* **Problem to work on**: Which lines below hold the word "rstn"? Report each one.

[Records supplied]

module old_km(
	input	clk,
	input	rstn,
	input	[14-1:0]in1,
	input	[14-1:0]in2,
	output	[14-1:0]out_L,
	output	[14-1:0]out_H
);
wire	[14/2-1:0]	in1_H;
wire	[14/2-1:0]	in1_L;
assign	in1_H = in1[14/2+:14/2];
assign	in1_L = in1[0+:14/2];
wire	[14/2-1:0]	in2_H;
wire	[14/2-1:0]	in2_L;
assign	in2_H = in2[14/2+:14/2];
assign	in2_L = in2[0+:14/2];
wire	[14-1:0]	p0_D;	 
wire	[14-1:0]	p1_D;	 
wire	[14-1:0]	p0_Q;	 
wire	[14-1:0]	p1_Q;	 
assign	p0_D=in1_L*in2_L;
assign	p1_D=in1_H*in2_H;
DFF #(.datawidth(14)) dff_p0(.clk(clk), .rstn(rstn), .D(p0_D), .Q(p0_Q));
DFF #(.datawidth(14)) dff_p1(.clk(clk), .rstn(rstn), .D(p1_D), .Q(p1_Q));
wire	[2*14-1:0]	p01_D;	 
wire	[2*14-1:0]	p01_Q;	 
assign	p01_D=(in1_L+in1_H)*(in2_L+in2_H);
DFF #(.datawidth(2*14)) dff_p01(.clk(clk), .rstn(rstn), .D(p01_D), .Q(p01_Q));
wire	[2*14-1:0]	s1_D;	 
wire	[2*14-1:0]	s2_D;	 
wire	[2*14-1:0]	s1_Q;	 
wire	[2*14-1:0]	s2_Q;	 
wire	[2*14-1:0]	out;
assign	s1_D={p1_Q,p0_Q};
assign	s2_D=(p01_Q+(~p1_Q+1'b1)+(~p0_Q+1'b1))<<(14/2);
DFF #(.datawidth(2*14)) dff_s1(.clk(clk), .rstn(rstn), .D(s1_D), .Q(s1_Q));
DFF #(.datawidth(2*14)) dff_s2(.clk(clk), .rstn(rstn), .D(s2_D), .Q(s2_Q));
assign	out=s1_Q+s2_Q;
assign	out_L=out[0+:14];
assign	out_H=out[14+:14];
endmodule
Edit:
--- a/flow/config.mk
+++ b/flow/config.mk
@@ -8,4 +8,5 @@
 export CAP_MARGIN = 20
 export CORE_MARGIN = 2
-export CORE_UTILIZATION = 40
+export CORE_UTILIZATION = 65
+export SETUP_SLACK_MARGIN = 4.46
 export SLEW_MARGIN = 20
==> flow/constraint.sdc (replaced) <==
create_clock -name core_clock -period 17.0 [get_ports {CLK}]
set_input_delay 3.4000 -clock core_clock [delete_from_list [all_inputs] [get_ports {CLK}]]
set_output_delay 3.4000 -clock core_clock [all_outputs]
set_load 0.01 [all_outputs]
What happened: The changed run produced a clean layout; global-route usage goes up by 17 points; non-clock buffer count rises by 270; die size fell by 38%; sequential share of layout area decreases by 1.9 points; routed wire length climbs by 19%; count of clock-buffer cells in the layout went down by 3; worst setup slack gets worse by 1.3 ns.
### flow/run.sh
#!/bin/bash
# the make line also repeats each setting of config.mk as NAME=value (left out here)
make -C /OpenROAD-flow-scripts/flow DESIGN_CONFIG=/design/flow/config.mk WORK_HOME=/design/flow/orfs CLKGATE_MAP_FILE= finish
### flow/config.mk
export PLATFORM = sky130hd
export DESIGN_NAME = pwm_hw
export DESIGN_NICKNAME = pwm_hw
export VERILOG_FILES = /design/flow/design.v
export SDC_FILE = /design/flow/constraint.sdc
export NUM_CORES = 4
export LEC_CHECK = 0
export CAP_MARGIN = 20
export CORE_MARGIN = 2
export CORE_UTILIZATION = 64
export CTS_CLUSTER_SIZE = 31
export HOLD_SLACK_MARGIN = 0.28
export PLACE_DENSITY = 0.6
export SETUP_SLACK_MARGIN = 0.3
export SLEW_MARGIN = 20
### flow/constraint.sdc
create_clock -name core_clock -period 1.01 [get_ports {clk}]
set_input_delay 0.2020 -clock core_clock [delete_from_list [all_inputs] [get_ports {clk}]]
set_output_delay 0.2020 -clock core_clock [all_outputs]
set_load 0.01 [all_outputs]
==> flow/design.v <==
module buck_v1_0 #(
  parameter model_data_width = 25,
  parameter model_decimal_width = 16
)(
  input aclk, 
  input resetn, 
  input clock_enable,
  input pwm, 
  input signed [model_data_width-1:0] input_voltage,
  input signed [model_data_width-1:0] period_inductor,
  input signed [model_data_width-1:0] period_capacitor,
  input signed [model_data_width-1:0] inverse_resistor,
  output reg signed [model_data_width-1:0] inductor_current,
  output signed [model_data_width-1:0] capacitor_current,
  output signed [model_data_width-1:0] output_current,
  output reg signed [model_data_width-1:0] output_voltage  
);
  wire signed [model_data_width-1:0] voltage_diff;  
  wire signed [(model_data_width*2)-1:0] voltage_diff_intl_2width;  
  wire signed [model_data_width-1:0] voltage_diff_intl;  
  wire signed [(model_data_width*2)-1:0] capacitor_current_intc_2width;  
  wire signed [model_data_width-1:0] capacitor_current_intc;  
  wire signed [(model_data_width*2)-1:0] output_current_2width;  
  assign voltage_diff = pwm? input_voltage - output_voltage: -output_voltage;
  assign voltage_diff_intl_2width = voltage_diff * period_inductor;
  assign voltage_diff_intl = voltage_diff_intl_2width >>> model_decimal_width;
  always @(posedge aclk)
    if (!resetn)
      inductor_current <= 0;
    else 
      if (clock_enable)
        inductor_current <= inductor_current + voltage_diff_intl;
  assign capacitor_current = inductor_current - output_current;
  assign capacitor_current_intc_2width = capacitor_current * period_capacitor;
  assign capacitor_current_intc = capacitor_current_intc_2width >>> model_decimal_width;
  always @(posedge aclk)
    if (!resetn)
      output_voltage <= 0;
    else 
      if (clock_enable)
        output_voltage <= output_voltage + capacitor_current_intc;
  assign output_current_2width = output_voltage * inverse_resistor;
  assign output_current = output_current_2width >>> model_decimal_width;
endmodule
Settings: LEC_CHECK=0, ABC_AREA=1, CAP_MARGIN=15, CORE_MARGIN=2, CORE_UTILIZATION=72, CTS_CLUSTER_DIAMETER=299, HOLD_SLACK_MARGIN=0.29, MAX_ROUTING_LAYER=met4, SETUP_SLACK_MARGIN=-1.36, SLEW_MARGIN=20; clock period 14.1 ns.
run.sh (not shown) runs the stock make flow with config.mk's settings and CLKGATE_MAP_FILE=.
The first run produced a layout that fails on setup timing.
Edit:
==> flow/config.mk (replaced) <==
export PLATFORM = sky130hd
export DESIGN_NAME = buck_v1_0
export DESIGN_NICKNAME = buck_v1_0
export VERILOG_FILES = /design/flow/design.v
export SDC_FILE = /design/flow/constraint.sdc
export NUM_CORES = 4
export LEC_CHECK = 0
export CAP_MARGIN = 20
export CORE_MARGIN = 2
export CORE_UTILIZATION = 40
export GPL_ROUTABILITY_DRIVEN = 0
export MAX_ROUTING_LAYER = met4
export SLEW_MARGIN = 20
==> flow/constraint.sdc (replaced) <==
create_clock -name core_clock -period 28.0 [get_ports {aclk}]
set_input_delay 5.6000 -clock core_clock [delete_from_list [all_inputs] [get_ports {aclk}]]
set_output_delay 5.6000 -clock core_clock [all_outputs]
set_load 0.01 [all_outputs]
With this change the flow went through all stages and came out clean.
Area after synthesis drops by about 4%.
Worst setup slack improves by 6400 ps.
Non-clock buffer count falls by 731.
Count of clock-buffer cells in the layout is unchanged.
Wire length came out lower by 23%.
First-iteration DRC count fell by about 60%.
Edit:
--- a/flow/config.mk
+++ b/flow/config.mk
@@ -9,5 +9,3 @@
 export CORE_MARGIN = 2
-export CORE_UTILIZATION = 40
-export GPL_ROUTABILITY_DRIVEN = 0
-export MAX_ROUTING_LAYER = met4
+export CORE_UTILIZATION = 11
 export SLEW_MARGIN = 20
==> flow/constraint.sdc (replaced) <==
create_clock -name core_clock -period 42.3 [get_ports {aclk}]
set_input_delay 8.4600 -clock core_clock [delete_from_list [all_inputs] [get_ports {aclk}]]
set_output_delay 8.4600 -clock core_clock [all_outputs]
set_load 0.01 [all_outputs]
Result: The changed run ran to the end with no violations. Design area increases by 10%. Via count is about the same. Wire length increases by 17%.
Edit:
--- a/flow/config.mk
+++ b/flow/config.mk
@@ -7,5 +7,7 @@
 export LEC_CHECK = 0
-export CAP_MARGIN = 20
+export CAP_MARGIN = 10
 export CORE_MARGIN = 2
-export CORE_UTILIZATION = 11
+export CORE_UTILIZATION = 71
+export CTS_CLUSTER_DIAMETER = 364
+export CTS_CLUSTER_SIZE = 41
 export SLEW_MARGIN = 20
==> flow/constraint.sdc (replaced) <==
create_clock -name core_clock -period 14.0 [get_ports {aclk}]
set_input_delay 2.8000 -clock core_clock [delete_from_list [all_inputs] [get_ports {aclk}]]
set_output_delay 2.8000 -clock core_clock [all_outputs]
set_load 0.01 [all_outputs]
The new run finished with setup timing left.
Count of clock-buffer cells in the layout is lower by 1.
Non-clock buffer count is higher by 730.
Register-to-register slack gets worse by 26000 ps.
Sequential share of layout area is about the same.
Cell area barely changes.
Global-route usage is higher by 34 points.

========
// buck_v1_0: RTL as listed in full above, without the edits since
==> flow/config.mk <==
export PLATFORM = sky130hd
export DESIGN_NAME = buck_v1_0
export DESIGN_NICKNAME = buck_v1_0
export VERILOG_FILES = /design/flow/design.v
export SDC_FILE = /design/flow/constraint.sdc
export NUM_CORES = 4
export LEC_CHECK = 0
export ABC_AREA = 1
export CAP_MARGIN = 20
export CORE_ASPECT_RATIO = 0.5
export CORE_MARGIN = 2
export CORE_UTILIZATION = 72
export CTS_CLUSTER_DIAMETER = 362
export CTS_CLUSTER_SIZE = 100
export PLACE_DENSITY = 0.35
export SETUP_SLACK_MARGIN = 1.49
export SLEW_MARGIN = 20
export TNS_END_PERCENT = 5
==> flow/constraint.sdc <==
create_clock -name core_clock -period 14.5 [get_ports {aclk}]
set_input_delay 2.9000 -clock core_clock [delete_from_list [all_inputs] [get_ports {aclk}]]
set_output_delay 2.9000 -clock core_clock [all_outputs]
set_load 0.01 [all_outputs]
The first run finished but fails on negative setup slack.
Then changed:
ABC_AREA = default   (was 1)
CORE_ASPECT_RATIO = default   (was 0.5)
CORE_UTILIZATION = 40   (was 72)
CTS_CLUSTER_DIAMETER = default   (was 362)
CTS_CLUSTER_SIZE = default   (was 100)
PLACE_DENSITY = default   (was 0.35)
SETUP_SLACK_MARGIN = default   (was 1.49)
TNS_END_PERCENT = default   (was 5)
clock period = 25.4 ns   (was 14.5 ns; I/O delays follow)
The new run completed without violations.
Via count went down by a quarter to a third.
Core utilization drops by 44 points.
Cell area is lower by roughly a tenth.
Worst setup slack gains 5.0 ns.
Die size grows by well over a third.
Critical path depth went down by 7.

[/Records supplied]
[Records supplied]

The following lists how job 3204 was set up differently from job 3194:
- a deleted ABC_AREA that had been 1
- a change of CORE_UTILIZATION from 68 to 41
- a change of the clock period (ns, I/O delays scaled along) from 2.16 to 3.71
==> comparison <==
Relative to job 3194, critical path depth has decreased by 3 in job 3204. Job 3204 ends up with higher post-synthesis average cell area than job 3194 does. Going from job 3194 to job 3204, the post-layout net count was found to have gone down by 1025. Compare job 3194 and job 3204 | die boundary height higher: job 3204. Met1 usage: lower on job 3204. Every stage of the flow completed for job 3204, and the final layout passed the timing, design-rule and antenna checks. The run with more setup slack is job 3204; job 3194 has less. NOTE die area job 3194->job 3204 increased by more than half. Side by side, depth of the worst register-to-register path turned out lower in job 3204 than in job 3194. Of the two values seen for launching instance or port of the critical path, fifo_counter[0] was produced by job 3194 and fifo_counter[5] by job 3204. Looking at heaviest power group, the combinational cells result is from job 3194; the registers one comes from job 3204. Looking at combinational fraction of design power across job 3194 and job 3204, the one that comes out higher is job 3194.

[/Records supplied]

* **Task response**:
	input	rstn,
DFF #(.datawidth(14)) dff_p0(.clk(clk), .rstn(rstn), .D(p0_D), .Q(p0_Q));
DFF #(.datawidth(14)) dff_p1(.clk(clk), .rstn(rstn), .D(p1_D), .Q(p1_Q));
DFF #(.datawidth(2*14)) dff_p01(.clk(clk), .rstn(rstn), .D(p01_D), .Q(p01_Q));
DFF #(.datawidth(2*14)) dff_s1(.clk(clk), .rstn(rstn), .D(s1_D), .Q(s1_Q));
DFF #(.datawidth(2*14)) dff_s2(.clk(clk), .rstn(rstn), .D(s2_D), .Q(s2_Q));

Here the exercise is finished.